+++ Records for the task +++

File: src/rtl/prr_stream_port.sv
// prr_stream_port: per-channel GLB-to-PRR stream port (OFF/VALID/READY_VALID/STATIC ingress, FWFT FIFO).
// Define PRR_STREAM_OVERFLOW_CHK_EN to build the sticky per-channel overflow flags.
module prr_stream_port #(
    parameter int NUM_CH      = 2,
    parameter int DATA_W      = 16,
    parameter int DEPTH       = 4,
    parameter int ALMOST_DIFF = 1,
    parameter int CNT_W       = 16,
    localparam int CH_W       = (NUM_CH > 1) ? $clog2(NUM_CH) : 1
) (
    input  logic                     clk,
    input  logic                     reset_n,
    input  logic [NUM_CH-1:0]        stall,
    input  logic                     flush,
    input  logic [NUM_CH-1:0]        strm_start,
    input  logic                     cfg_wr_en,
    input  logic [CH_W-1:0]          cfg_wr_ch,
    input  logic [2:0]               cfg_wr_addr,
    input  logic [CNT_W-1:0]         cfg_wr_data,
    input  logic [CH_W-1:0]          cfg_rd_ch,
    input  logic [2:0]               cfg_rd_addr,
    output logic [CNT_W-1:0]         cfg_rd_data,
    input  logic [NUM_CH*DATA_W-1:0] in_data,
    input  logic [NUM_CH-1:0]        in_vld,
    output logic [NUM_CH-1:0]        in_rdy,
    output logic [NUM_CH*DATA_W-1:0] out_data,
    output logic [NUM_CH-1:0]        out_vld,
    input  logic [NUM_CH-1:0]        out_rdy,
    output logic [NUM_CH-1:0]        sched_done,
    output logic [NUM_CH-1:0]        ovf_err
);

    localparam int PW = $clog2(DEPTH);
    localparam int CW = PW + 1;
    localparam logic [CW-1:0] FULL_C  = CW'(DEPTH);
    localparam logic [CW-1:0] RDY_LIM = CW'(DEPTH - ALMOST_DIFF);
    localparam logic [1:0] M_VALID  = 2'd1;
    localparam logic [1:0] M_RV     = 2'd2;
    localparam logic [1:0] M_STATIC = 2'd3;

    typedef enum logic [1:0] {S_IDLE, S_RUN, S_DONE} state_t;

    logic [CNT_W-1:0] rdWord [NUM_CH];

    assign cfg_rd_data = rdWord[cfg_rd_ch];

    for (genvar g = 0; g < NUM_CH; g++) begin : gCh
        logic [1:0]        mode_q;
        logic [CNT_W-1:0]  ext0_q, ext1_q, str0_q, str1_q;
        logic [DATA_W-1:0] mem_q [DEPTH];
        logic [PW-1:0]     wrPtr_q, rdPtr_q;
        logic [CW-1:0]     count_q;
        logic              inRdy_q, done_q;
        state_t            state_q;
        logic [CNT_W-1:0]  cyc_q, target_q, i0_q, i1_q, base1_q;
        logic [CNT_W-1:0]  lastI0, lastI1, rdLocal;
        logic [DATA_W-1:0] inWord;
        logic              cfgSel, schedHit, pushReq, pushOk, pop, full;

        assign inWord   = in_data[g*DATA_W +: DATA_W];
        assign cfgSel   = cfg_wr_en && (cfg_wr_ch == CH_W'(g));
        assign lastI0   = (ext0_q == '0) ? '0 : ext0_q - CNT_W'(1);
        assign lastI1   = (ext1_q == '0) ? '0 : ext1_q - CNT_W'(1);
        assign schedHit = (state_q == S_RUN) && !stall[g] && (cyc_q == target_q);
        assign full     = (count_q == FULL_C);
        assign pop      = (count_q != '0) && out_rdy[g];
        // A full FIFO still accepts a push when the head leaves in the same cycle.
        assign pushOk   = pushReq && (!full || pop);

        always_comb begin
            pushReq = 1'b0;
            case (mode_q)
                M_VALID:  pushReq = in_vld[g] && !stall[g];
                M_RV:     pushReq = in_vld[g] && !stall[g] && (count_q < FULL_C);
                M_STATIC: pushReq = schedHit;
                default:  pushReq = 1'b0;
            endcase
        end

        always_comb begin
            rdLocal = '0;
            case (cfg_rd_addr)
                3'd0:    rdLocal = CNT_W'(mode_q);
                3'd1:    rdLocal = ext0_q;
                3'd2:    rdLocal = ext1_q;
                3'd3:    rdLocal = str0_q;
                3'd4:    rdLocal = str1_q;
                default: rdLocal = '0;
            endcase
        end
        assign rdWord[g] = rdLocal;

        always_ff @(posedge clk or negedge reset_n) begin
            if (!reset_n) begin
                mode_q <= '0;
                ext0_q <= '0;
                ext1_q <= '0;
                str0_q <= '0;
                str1_q <= '0;
            end else if (cfgSel) begin
                case (cfg_wr_addr)
                    3'd0:    mode_q <= cfg_wr_data[1:0];
                    3'd1:    ext0_q <= cfg_wr_data;
                    3'd2:    ext1_q <= cfg_wr_data;
                    3'd3:    str0_q <= cfg_wr_data;
                    3'd4:    str1_q <= cfg_wr_data;
                    default: ;
                endcase
            end
        end

        always_ff @(posedge clk) begin
            if (pushOk && !flush) mem_q[wrPtr_q] <= inWord;
        end

        always_ff @(posedge clk or negedge reset_n) begin
            if (!reset_n) begin
                wrPtr_q <= '0;
                rdPtr_q <= '0;
                count_q <= '0;
                inRdy_q <= 1'b0;
            end else begin
                inRdy_q <= (mode_q == M_RV) && !stall[g] && (count_q < RDY_LIM);
                if (flush) begin
                    wrPtr_q <= '0;
                    rdPtr_q <= '0;
                    count_q <= '0;
                end else begin
                    if (pushOk) wrPtr_q <= wrPtr_q + PW'(1);
                    if (pop)    rdPtr_q <= rdPtr_q + PW'(1);
                    count_q <= count_q + CW'(pushOk) - CW'(pop);
                end
            end
        end

        // Static schedule: inner index i0 walks stride0 from base1, outer index i1 moves base1 by stride1.
        always_ff @(posedge clk or negedge reset_n) begin
            if (!reset_n) begin
                state_q  <= S_IDLE;
                cyc_q    <= '0;
                target_q <= '0;
                i0_q     <= '0;
                i1_q     <= '0;
                base1_q  <= '0;
                done_q   <= 1'b0;
            end else if (flush) begin
                state_q <= S_IDLE;
                done_q  <= 1'b0;
            end else begin
                case (state_q)
                    S_IDLE, S_DONE: begin
                        if (strm_start[g] && (mode_q == M_STATIC)) begin
                            state_q  <= S_RUN;
                            cyc_q    <= '0;
                            target_q <= '0;
                            i0_q     <= '0;
                            i1_q     <= '0;
                            base1_q  <= '0;
                            done_q   <= 1'b0;
                        end
                    end
                    S_RUN: begin
                        if (!stall[g]) begin
                            cyc_q <= cyc_q + CNT_W'(1);
                            if (cyc_q == target_q) begin
                                if (i0_q == lastI0) begin
                                    i0_q <= '0;
                                    if (i1_q == lastI1) begin
                                        state_q <= S_DONE;
                                        done_q  <= 1'b1;
                                    end else begin
                                        i1_q     <= i1_q + CNT_W'(1);
                                        base1_q  <= base1_q + str1_q;
                                        target_q <= base1_q + str1_q;
                                    end
                                end else begin
                                    i0_q     <= i0_q + CNT_W'(1);
                                    target_q <= target_q + str0_q;
                                end
                            end
                        end
                    end
                    default: state_q <= S_IDLE;
                endcase
            end
        end

`ifdef PRR_STREAM_OVERFLOW_CHK_EN
        logic drop, ovf_q;
        assign drop = pushReq && full && !pop;

        always_ff @(posedge clk or negedge reset_n) begin
            if (!reset_n)   ovf_q <= 1'b0;
            else if (flush) ovf_q <= 1'b0;
            else if (drop)  ovf_q <= 1'b1;
        end
        assign ovf_err[g] = ovf_q;
`else
        assign ovf_err[g] = 1'b0;
`endif

        assign in_rdy[g]                    = inRdy_q;
        assign out_vld[g]                   = (count_q != '0);
        assign out_data[g*DATA_W +: DATA_W] = mem_q[rdPtr_q];
        assign sched_done[g]                = done_q;
    end

endmodule
File: config.mk
export PLATFORM = sky130hd
export DESIGN_NAME = prr_stream_port
export DESIGN_NICKNAME = d
export VERILOG_FILES = /design/src/rtl/prr_stream_port.sv
export SDC_FILE = /design/constraint.sdc
export NUM_CORES = 1
export LEC_CHECK = 0
export CELL_PAD_IN_SITES_DETAIL_PLACEMENT = 0
export CELL_PAD_IN_SITES_GLOBAL_PLACEMENT = 1
export CORE_ASPECT_RATIO = 0.5
export CORE_MARGIN = 3
export CORE_UTILIZATION = 35
export DETAILED_ROUTE_END_ITERATION = 8
export PLACE_DENSITY = 0.59
export REMOVE_ABC_BUFFERS = 1
export SYNTH_ARGS = -nofsm -noshare
export SYNTH_HDL_FRONTEND = slang
export SYNTH_SLANG_ARGS = --single-unit
File: constraint.sdc
create_clock -name clk -period 4.3 [get_ports clk]
set_clock_uncertainty 0.15 [all_clocks]
set_input_delay 0.645 -clock clk [delete_from_list [all_inputs] [get_ports clk]]
set_output_delay 0.645 -clock clk [all_outputs]
set_load 0.02 [all_outputs]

+++

Problem to work on. From the records above, print exactly the lines that run from the line with "str0_q <= '0;" to the line with "if (pushOk) wrPtr_q", inclusive.

Task answer.
                str0_q <= '0;
                str1_q <= '0;
            end else if (cfgSel) begin
                case (cfg_wr_addr)
                    3'd0:    mode_q <= cfg_wr_data[1:0];
                    3'd1:    ext0_q <= cfg_wr_data;
                    3'd2:    ext1_q <= cfg_wr_data;
                    3'd3:    str0_q <= cfg_wr_data;
                    3'd4:    str1_q <= cfg_wr_data;
                    default: ;
                endcase
            end
        end

        always_ff @(posedge clk) begin
            if (pushOk && !flush) mem_q[wrPtr_q] <= inWord;
        end

        always_ff @(posedge clk or negedge reset_n) begin
            if (!reset_n) begin
                wrPtr_q <= '0;
                rdPtr_q <= '0;
                count_q <= '0;
                inRdy_q <= 1'b0;
            end else begin
                inRdy_q <= (mode_q == M_RV) && !stall[g] && (count_q < RDY_LIM);
                if (flush) begin
                    wrPtr_q <= '0;
                    rdPtr_q <= '0;
                    count_q <= '0;
                end else begin
                    if (pushOk) wrPtr_q <= wrPtr_q + PW'(1);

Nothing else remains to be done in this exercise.